To handle this, take a look at the cache for one of the algorithms:

https://github.com/JuliaDiffEq/OrdinaryDiffEq.jl/blob/master/src/caches/low_order_rk_caches.jl#L224-L234

Here, rate_prototype = similar(u,first(u)/t,indices(u) is similar but with potentially different eltype for units. But notice that there's two separate types here: similar(u) vs similar(u,indices(u)). I have interpreted those to mean "match the type and the shape" vs "match the shape and the eltype, but doesn't need to be the same type". So for an AbstractMultiScaleArray, the first will create another AbstractMultiScaleArray while the other, for speed since it isn't seen by the user, will just create an Array of the appropriate size. This are then extended to similar(u,T) and similar(u,T,indices(u)).

Maybe that's just punning off of what already exists, but I think this is an important distinction. When doing generic programming, you have two separate caches: user-facing caches that you want to match types to match their expectation, and internal caches which are just used by the algorithm and you want as much speed as possible.

Notice that these are using similar because I was too lazy to come up with a zeros version of it. I actually have a separate place that can zero out some of these arrays because if the user only sets du in their f(t,u,du) derivative calculation, they tend to implicitly thing "what I don't set means zero", which only is true when it was allocated with zeros, so I try to pre-allocate using zeros as much as possible (the same issue comes up in NLsolve.jl for this).

Hopefully that explanation wasn't too confusing to follow. In all of my cases I can just switch to similar followed by fill!, but I know some packages won't and that will be a source of bugs.

Interesting. You're right that similar(A, inds) might create a different type than similar(A), but in general I've always thought of it as likely creating the same type but with different indices. For example, if you needed a 1-dimensional cache for a columnwise operation on a 2-d object, I would use similar(A, first(inds)). (Of course it is a different type because the dimensionality is a type parameter, but it might be the same abstract container type.) You could also use it to create a 5x5 cache of a small tile, etc.
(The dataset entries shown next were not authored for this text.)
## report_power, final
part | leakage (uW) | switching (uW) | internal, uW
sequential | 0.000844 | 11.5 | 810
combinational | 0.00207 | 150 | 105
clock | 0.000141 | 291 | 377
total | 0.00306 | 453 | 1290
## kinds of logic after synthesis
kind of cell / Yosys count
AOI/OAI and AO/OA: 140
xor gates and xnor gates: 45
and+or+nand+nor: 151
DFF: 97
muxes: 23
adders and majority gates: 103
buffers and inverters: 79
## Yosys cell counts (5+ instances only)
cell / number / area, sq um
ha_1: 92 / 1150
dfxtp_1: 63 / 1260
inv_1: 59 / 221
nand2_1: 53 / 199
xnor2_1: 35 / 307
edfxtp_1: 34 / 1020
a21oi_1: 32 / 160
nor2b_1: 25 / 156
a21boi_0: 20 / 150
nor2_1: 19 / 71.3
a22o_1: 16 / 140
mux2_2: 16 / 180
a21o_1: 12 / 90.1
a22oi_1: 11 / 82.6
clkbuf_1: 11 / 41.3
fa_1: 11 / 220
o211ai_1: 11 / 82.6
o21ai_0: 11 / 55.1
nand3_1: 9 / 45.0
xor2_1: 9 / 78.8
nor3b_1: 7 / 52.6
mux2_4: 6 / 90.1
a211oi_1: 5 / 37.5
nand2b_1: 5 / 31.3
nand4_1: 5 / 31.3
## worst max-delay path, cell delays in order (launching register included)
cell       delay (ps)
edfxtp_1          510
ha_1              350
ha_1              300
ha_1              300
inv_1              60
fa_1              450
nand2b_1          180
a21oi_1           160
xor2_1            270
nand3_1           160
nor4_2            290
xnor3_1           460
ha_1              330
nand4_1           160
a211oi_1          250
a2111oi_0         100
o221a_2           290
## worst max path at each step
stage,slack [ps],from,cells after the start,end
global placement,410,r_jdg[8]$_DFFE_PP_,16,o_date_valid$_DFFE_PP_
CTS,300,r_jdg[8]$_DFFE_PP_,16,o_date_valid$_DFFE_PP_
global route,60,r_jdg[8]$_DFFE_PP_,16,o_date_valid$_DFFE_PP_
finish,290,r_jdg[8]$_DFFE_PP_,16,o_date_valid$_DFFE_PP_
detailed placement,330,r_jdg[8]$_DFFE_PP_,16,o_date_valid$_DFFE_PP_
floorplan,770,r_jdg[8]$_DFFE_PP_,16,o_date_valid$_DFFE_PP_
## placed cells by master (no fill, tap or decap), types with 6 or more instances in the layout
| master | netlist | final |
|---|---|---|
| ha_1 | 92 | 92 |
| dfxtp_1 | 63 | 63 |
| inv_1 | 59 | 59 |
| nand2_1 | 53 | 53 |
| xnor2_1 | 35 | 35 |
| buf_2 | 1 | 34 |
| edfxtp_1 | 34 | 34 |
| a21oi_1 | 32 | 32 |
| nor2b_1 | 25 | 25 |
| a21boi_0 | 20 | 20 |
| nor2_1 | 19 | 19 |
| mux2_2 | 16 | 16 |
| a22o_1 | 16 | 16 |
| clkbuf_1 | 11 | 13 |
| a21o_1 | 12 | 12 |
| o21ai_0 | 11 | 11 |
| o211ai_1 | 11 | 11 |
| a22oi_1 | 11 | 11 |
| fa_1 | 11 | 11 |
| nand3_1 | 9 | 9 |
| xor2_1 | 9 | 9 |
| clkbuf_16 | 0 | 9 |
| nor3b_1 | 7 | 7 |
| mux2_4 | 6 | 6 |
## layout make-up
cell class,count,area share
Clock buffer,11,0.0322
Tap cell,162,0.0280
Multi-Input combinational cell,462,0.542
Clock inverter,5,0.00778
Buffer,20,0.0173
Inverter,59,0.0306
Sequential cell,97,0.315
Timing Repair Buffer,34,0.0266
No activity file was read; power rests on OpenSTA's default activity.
## config.mk

```make
export PLATFORM = sky130hd
export DESIGN_NAME = utf16_to_utf8_transcoder_core
export DESIGN_NICKNAME = d
export VERILOG_FILES = /design/src/rtl/u16u8_pkg.sv /design/src/rtl/u16u8_front.sv /design/src/rtl/u16u8_queue.sv /design/src/rtl/u16u8_back.sv /design/src/rtl/utf16_to_utf8_transcoder_core.sv
export VERILOG_INCLUDE_DIRS = /design/src /design/src/rtl
export SDC_FILE = /design/constraint.sdc
export NUM_CORES = 1
export LEC_CHECK = 0
export ABC_AREA = 0
export BUFFER_PORTS_ARGS = -buffer_cell sky130_fd_sc_hd__buf_2
export CAP_MARGIN = 15
export CORE_AREA = 3 3 101 103
export CTS_BUF_LIST = sky130_fd_sc_hd__clkbuf_4
export DETAILED_ROUTE_END_ITERATION = 6
export DIE_AREA = 0 0 104 106
export SKIP_LAST_GASP = 1
export SLEW_MARGIN = 30
export SYNTH_ARGS = -nofsm -noshare
export SYNTH_HDL_FRONTEND = slang
export SYNTH_SLANG_ARGS = --single-unit
```

## constraint.sdc

```tcl
create_clock -name clock -period 10 [get_ports clock]
set_clock_uncertainty 0.05 [all_clocks]
set_input_delay 1 -clock clock [delete_from_list [all_inputs] [get_ports clock]]
set_output_delay 1 -clock clock [all_outputs]
set_load 0.02 [all_outputs]
```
Overall this seems to be a challenging problem. It's a little late in the game, but should we introduce same? It could have the same arguments as similar, but the contract would be that it would be required to return the same abstract container.
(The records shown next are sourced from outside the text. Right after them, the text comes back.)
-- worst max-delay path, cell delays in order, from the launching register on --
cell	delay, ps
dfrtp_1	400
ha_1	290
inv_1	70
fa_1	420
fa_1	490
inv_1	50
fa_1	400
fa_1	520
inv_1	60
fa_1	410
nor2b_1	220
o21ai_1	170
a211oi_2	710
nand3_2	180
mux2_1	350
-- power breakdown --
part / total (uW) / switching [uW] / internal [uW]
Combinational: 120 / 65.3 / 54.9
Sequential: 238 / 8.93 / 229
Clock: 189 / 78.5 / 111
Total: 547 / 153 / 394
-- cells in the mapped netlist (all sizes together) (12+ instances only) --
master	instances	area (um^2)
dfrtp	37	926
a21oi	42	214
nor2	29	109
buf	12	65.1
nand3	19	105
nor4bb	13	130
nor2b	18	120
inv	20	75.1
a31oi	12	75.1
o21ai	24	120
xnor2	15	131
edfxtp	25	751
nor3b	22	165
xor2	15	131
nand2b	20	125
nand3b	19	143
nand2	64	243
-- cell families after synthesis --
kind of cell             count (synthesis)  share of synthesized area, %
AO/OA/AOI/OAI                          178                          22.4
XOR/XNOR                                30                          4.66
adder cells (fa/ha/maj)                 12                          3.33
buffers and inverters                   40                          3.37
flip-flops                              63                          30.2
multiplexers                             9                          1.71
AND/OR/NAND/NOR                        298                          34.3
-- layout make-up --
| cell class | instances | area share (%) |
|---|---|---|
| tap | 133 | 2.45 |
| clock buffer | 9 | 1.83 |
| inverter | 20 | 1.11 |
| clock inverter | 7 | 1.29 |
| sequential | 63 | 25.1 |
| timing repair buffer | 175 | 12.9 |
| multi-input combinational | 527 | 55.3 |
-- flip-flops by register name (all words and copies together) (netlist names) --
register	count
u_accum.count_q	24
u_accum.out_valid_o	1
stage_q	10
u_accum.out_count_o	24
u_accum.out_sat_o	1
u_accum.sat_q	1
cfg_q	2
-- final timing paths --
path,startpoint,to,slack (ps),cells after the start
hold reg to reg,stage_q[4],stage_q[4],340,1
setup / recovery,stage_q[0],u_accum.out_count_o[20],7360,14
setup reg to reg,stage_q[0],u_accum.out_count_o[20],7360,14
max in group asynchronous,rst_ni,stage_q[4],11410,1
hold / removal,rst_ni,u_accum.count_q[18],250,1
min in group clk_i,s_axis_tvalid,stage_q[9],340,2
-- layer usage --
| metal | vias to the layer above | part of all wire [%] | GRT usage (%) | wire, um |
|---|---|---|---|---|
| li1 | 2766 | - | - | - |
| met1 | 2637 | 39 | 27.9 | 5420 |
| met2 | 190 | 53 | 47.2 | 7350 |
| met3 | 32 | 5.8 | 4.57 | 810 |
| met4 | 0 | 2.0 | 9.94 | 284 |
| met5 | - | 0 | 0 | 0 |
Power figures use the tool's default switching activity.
## src/rtl/ictf_pkg.sv

```systemverilog
// shared types, constants and the cordic angle table of the tilt filter
package ictf_pkg;

    localparam int ATAN_LEN   = 28;
    localparam int SQRT_ITERS = 24;
    localparam int ADDR_W     = 4;

    localparam logic [ADDR_W-1:0] ADDR_HIGH_GAIN = 4'd0;
    localparam logic [ADDR_W-1:0] ADDR_LOW_GAIN  = 4'd4;
    localparam logic [ADDR_W-1:0] ADDR_STEP_GAIN = 4'd8;

    localparam logic [16:0] HIGH_GAIN_RST = 17'd64225;
    localparam logic [16:0] LOW_GAIN_RST  = 17'd1311;
    localparam logic [23:0] STEP_GAIN_RST = 24'd5721;

    localparam logic signed [31:0] DEG_PER_RAD = 32'sd961263669;

    typedef struct packed {
        logic signed [15:0] gyro_x;
        logic signed [15:0] gyro_y;
        logic signed [15:0] accel_x;
        logic signed [15:0] accel_y;
        logic signed [15:0] accel_z;
    } t_sample;

    typedef struct packed {
        logic [16:0] high_gain;
        logic [16:0] low_gain;
        logic [23:0] step_gain;
    } t_cfg;

    function automatic logic signed [31:0] atan_q30(input logic [4:0] idx);
        logic signed [31:0] v;
        case (idx)
            5'd0:  v = 32'sh3243F6A8;
            5'd1:  v = 32'sh1DAC6705;
            5'd2:  v = 32'sh0FADBAFC;
            5'd3:  v = 32'sh07F56EA6;
            5'd4:  v = 32'sh03FEAB76;
            5'd5:  v = 32'sh01FFD55B;
            5'd6:  v = 32'sh00FFFAAA;
            5'd7:  v = 32'sh007FFF55;
            5'd8:  v = 32'sh003FFFEA;
            5'd9:  v = 32'sh001FFFFD;
            5'd10: v = 32'sh000FFFFF;
            5'd11: v = 32'sh0007FFFF;
            5'd12: v = 32'sh0003FFFF;
            5'd13: v = 32'sh0001FFFF;
            5'd14: v = 32'sh0000FFFF;
            5'd15: v = 32'sh00007FFF;
            5'd16: v = 32'sh00003FFF;
            5'd17: v = 32'sh00001FFF;
            5'd18: v = 32'sh00000FFF;
            5'd19: v = 32'sh000007FF;
            5'd20: v = 32'sh000003FF;
            5'd21: v = 32'sh000001FF;
            5'd22: v = 32'sh000000FF;
            5'd23: v = 32'sh0000007F;
            5'd24: v = 32'sh0000003F;
            5'd25: v = 32'sh0000001F;
            5'd26: v = 32'sh0000000F;
            5'd27: v = 32'sh00000007;
            default: v = 32'sh0;
        endcase
        return v;
    endfunction

endpackage

```

## src/rtl/ictf_front.sv

```systemverilog
// input side: accepts samples into a two-entry queue ahead of the compute engine
module ictf_front (
    input  logic              i_clk,
    input  logic              i_rst_n,
    input  logic              i_push,
    output logic              o_full,
    input  ictf_pkg::t_sample i_sample,
    output logic              o_valid,
    output ictf_pkg::t_sample o_sample,
    input  logic              i_take
);
    import ictf_pkg::*;

    t_sample    r_mem [2];
    logic       r_wptr, r_rptr;
    logic [1:0] r_count;
    logic       w_wr, w_rd;

    assign o_full   = (r_count == 2'd2);
    assign o_valid  = (r_count != 2'd0);
    assign o_sample = r_mem[r_rptr];
    assign w_wr     = i_push && !o_full;
    assign w_rd     = i_take && o_valid;

    always_ff @(posedge i_clk) begin
        if (w_wr) begin
            r_mem[r_wptr] <= i_sample;
        end
        if (!i_rst_n) begin
            r_wptr  <= 1'b0;
            r_rptr  <= 1'b0;
            r_count <= 2'd0;
        end else begin
            if (w_wr) r_wptr <= !r_wptr;
            if (w_rd) r_rptr <= !r_rptr;
            r_count <= r_count + {1'b0, w_wr} - {1'b0, w_rd};
        end
    end

endmodule

```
I could support a one-argument form of same, but even this is tricky - note that same(a) couldn't return the same array type if a doesn't support setindex! because same and similar are only useful if you are going to write to the array afterwards. We could make this an error for immutable a, but as a interface for AbstractArray this seems unnecessary (and maybe unhelpful) for making correct, generic code.

Similarly, we can't assume every AbstractArray can support different eltypes or indices. To me, having a two- or three-argument form of same would just introduce run-time errors in a bunch of places while giving people a false sense of security that their generic code will work well for any AbstractArray input, when it does not.
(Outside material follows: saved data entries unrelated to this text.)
<file path="src/esh_pkg.sv">
package esh_pkg;

  // Sensor geometry.
  localparam int SENSOR_WIDTH  = 346;
  localparam int SENSOR_HEIGHT = 260;

  // Count image geometry, stored row by row.
  localparam int PIXELS = SENSOR_WIDTH * SENSOR_HEIGHT;
  localparam int ADDR_W = $clog2(PIXELS);
  localparam int COL_W  = $clog2(SENSOR_WIDTH);
  localparam int ROW_W  = $clog2(SENSOR_HEIGHT);

  // Field widths of the item channels.
  localparam int FUNC_W  = 2;
  localparam int WORD_W  = 32;
  localparam int PIXEL_W = 9;
  localparam int COUNT_W = 8;
  localparam int IN_DATA_W = 56;

  // Layout of the raw event word.
  localparam int COORD_W = 15;
  localparam int CMP_W   = 16;
  localparam int POL_BIT = 1;
  localparam int Y_LSB   = 2;
  localparam int X_LSB   = 17;

  // Function codes carried on the input tuser.
  localparam logic [FUNC_W-1:0] FUNC_ACC   = 2'd0;
  localparam logic [FUNC_W-1:0] FUNC_READ  = 2'd1;
  localparam logic [FUNC_W-1:0] FUNC_CLEAR = 2'd2;

  // Command queue depth.
  localparam int QUEUE_DEPTH = 4;
  localparam int QPTR_W      = $clog2(QUEUE_DEPTH);
  localparam int QCNT_W      = $clog2(QUEUE_DEPTH + 1);

  typedef enum logic [1:0] {
    CMD_ACC,
    CMD_READ,
    CMD_CLEAR
  } cmd_op_e;

  // One classified command from the front to the back.
  typedef struct packed {
    cmd_op_e             op;
    logic                on_sensor;
    logic [ADDR_W-1:0]   addr;
  } cmd_t;

endpackage

</file>
<file path="src/esh_queue.sv">
module esh_queue import esh_pkg::*; (
  input  logic  clk_i,
  input  logic  rst_ni,
  input  logic  push_i,
  input  cmd_t  push_data_i,
  input  logic  pop_i,
  output logic  full_o,
  output logic  valid_o,
  output cmd_t  data_o
);

  cmd_t              store_q [QUEUE_DEPTH];
  logic [QPTR_W-1:0] wr_ptr_q, wr_ptr_d;
  logic [QPTR_W-1:0] rd_ptr_q, rd_ptr_d;
  logic [QCNT_W-1:0] count_q, count_d;

  assign full_o  = (count_q == QCNT_W'(QUEUE_DEPTH));
  assign valid_o = (count_q != '0);
  assign data_o  = store_q[rd_ptr_q];

  // Pointer and fill count update.
  always_comb begin
    wr_ptr_d = wr_ptr_q;
    rd_ptr_d = rd_ptr_q;
    count_d  = count_q;
    if (push_i) begin
      wr_ptr_d = QPTR_W'(wr_ptr_q + 1'b1);
    end
    if (pop_i) begin
      rd_ptr_d = QPTR_W'(rd_ptr_q + 1'b1);
    end
    if (push_i && !pop_i) begin
      count_d = QCNT_W'(count_q + 1'b1);
    end else if (pop_i && !push_i) begin
      count_d = QCNT_W'(count_q - 1'b1);
    end
  end

  always_ff @(posedge clk_i or negedge rst_ni) begin
    if (!rst_ni) begin
      wr_ptr_q <= '0;
      rd_ptr_q <= '0;
      count_q  <= '0;
    end else begin
      wr_ptr_q <= wr_ptr_d;
      rd_ptr_q <= rd_ptr_d;
      count_q  <= count_d;
    end
  end

  // Entry storage.
  always_ff @(posedge clk_i) begin
    if (push_i) begin
      store_q[wr_ptr_q] <= push_data_i;
    end
  end

endmodule

</file>
<file path="config.mk">
export PLATFORM = sky130hd
export DESIGN_NAME = esh_queue
export DESIGN_NICKNAME = d
export VERILOG_FILES = /design/src/esh_pkg.sv /design/src/esh_queue.sv
export SDC_FILE = /design/constraint.sdc
export NUM_CORES = 1
export LEC_CHECK = 0
export BUFFER_PORTS_ARGS = -buffer_cell sky130_fd_sc_hd__buf_2
export CORE_MARGIN = 4
export CORE_UTILIZATION = 59
export CTS_BUF_LIST = sky130_fd_sc_hd__clkbuf_8
export DETAILED_ROUTE_END_ITERATION = 10
export GPL_TIMING_DRIVEN = 1
export PLACE_DENSITY = 0.82
export SLEW_MARGIN = 0
export SYNTH_ARGS = -nofsm -noshare
export SYNTH_HDL_FRONTEND = slang
export SYNTH_SLANG_ARGS = --single-unit
</file>
<file path="constraint.sdc">
create_clock -name clk_i -period 2.1 [get_ports clk_i]
set_clock_uncertainty 0.2 [all_clocks]
set_input_delay 0.105 -clock clk_i [delete_from_list [all_inputs] [get_ports clk_i]]
set_output_delay 0.105 -clock clk_i [all_outputs]
set_load 0.05 [all_outputs]
</file>
==> impl_metrics.csv <==
group,metric,value,unit
finish,instances_no_fill,300,
global_routing,track_usage,19.94,%
floorplan,dieArea,0.006824,mm2
floorplan,rows,26,
floorplan,initial_core_util,62.71,%
timing,fin_crit,2.036,ns
worst_setup_path,required,1.79,ns
synth,synth_edf_count,80,
power_and_ir_drop,seq_power_share,40.3,%
drt,drc,0,
timing,max_freq,0.4912,GHz
drt,totalWireLength,5797,um
finish,final_util,78.40,%
synth,netlist.top_cell.by_area,"edfxtp_1",
power_and_ir_drop,pwr-share-clk,18.1,%
power_and_ir_drop,swShare,38.53,%
finish,diodes,0,
synth,ys_warn_count,0,
power_and_ir_drop,netSwitchingPower,2.327,mW
finish,syn2layout_area_growth,25.03,%
floorplan,die_x,82.61,um
place,post_dp_cell_area,0.003625,mm2
synth,avgSynthCellArea,23.80,um2
timing,finalSetupTns,0,ns
worst_setup_path,start_kind,"flop",
worst_setup_path,crit_family,"multiplexers",
drt,avgViaCountPerCell,5.357,
timing,slew_headroom,77.13,%
global_routing,grt_pass1_wl,9252,um
global_routing,grt_max_degree,21,
drt,vias,1607,
worst_setup_path,reg2reg_from,"wr_ptr_q[0]",
synth,syn-num-nets,168,
worst_hold_path,hold_path.class,"flop to flop",
job,maxCapViolCount,0,
worst_hold_path,worstHoldStart,"count_q[2]",
synth,synthFlopType,"edfxtp_1",
clocking,clockBufferDepth,2,
clocking,clk_latency,0.34,ns
synth,syn_area,0.003284,mm2
global_routing,grt_pass1_vias,1723,
clocking,root_buffer,"clkbuf_8",
timing,fin_crit_sh,96.94,%
synth,ys_top_cells_by_count,"edfxtp_1 (80), mux4_2 (18), dfrtp_1 (7), ha_1 (5)",
power_and_ir_drop,comb_power_share,41.6,%
global_routing,gr-total-overflow,0,
worst_hold_path,worstHoldPathCells,1,
floorplan,chipHeight,82.61,um
drt,wire_per_inst,19.32,um
drt,postRouteAntennaNets,0,
synth,yosysMostFrequentCell,"edfxtp_1",
place,placed_cells,257,
timing,report.final.slew_viol_count,0,
clocking,cts_htree_levels,3,
finish,drive_gt1_share,39.57,%
power_and_ir_drop,power.density,1471,mW/mm2
worst_setup_path,reg2reg_slack,0.48,ns
clocking,cts_sinks,87,
worst_setup_path,arrival,1.73,ns
place,port_buffers,45,
finish,fin_area,0.004106,mm2
timing,hold_viol,0,
clocking,clk_pin_slew,0.08,ns
synth,yosys.area.top_type_share,73.14,%
synth,ys_ff_latch,87,
synth,yosys-top-cells-area,"edfxtp_1 (73%), mux4_2 (12%), dfrtp_1 (5.3%), ha_1 (1.9%), mux4_1 (1.6%)",
worst_setup_path,cp_slowest_cell,"mux4_2",
drt,drt_iter0_markers,107,
floorplan,core_area,0.005238,mm2
synth,synth.distinct_cells,18,
run_status,outcome,"complete, no violations",
power_and_ir_drop,max-vdd-ir-drop,0.8717,mV
clocking,cts_buffers,9,
worst_setup_path,crit_path_max_fanout,11,
timing,tightest_slew,0.3419,ns
worst_setup_path,r2r_cells,4,
global_routing,antenna_found_initial,0,
floorplan,ios,46,
drt,firstDrtPassIters,4,
synth,synthArstFlopShare,8.046,%
worst_setup_path,endpoint_kind,"primary output",
place,dp_hpwl,3649,um
place,gp_congestion,0.6797,
timing,setup-violations-final,0,
worst_setup_path,critPathBufInv,2,
worst_setup_path,worstSetupPathType,"flop to primary output",
synth,synth_seq_area_share,78.48,%
power_and_ir_drop,leakagePower,1.505,nW
worst_setup_path,r2r-end,"store_q[0][1]",
worst_hold_path,hold_path_end,"count_q[2]",
worst_setup_path,max_stage_delay,0.52,ns
synth,syn_inst,138,
worst_setup_path,cp_cell_sequence,"buf_12 -> mux4_2 -> buf_2",
clocking,cts_tree,"done",
power_and_ir_drop,internal_power,3.713,mW
finish,final_nets,255,
timing,hold_ws,0.3009,ns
But for a 1-d case, is X "the array you want to be similar to" or "the indices for the desired array"?

This is another reason I am in favour of keys returning a container with identical indices and values, and then making this a requirement of similar (unless you provide one (some) integer(s) in which case Base.OneTo (CartesianRange) is assumed).

This discussion is veering towards #18161, and perhaps should continue there :).

Most recent triage was leaning towards just keeping ones.

Does it hurt to keep them? I think it helps people who come from numpy feel at home in Julia.

Closing since we are keeping ones and zeros.